* [What you will do] Search the records for the string "constraint", and show each line where it appears.

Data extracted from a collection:
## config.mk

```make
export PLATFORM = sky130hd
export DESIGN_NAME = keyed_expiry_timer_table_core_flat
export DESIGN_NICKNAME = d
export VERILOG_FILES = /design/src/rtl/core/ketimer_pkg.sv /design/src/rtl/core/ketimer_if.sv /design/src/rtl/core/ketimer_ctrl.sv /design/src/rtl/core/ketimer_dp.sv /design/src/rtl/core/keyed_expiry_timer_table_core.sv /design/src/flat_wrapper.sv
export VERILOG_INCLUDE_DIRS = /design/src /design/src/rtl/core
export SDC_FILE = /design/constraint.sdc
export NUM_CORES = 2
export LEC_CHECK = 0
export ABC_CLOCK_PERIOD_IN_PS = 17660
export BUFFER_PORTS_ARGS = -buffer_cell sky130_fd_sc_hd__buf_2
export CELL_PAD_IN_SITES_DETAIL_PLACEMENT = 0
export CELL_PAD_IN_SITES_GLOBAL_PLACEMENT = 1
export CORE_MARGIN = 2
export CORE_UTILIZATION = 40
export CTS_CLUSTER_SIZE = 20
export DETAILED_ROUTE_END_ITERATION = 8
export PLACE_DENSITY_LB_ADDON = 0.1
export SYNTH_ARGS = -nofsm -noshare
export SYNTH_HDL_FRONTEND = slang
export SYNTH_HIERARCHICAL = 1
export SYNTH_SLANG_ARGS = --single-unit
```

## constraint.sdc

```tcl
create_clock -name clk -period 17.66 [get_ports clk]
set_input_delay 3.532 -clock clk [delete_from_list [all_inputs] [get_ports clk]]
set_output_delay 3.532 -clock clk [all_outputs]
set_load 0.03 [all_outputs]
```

* [Task output]
export SDC_FILE = /design/constraint.sdc
## constraint.sdc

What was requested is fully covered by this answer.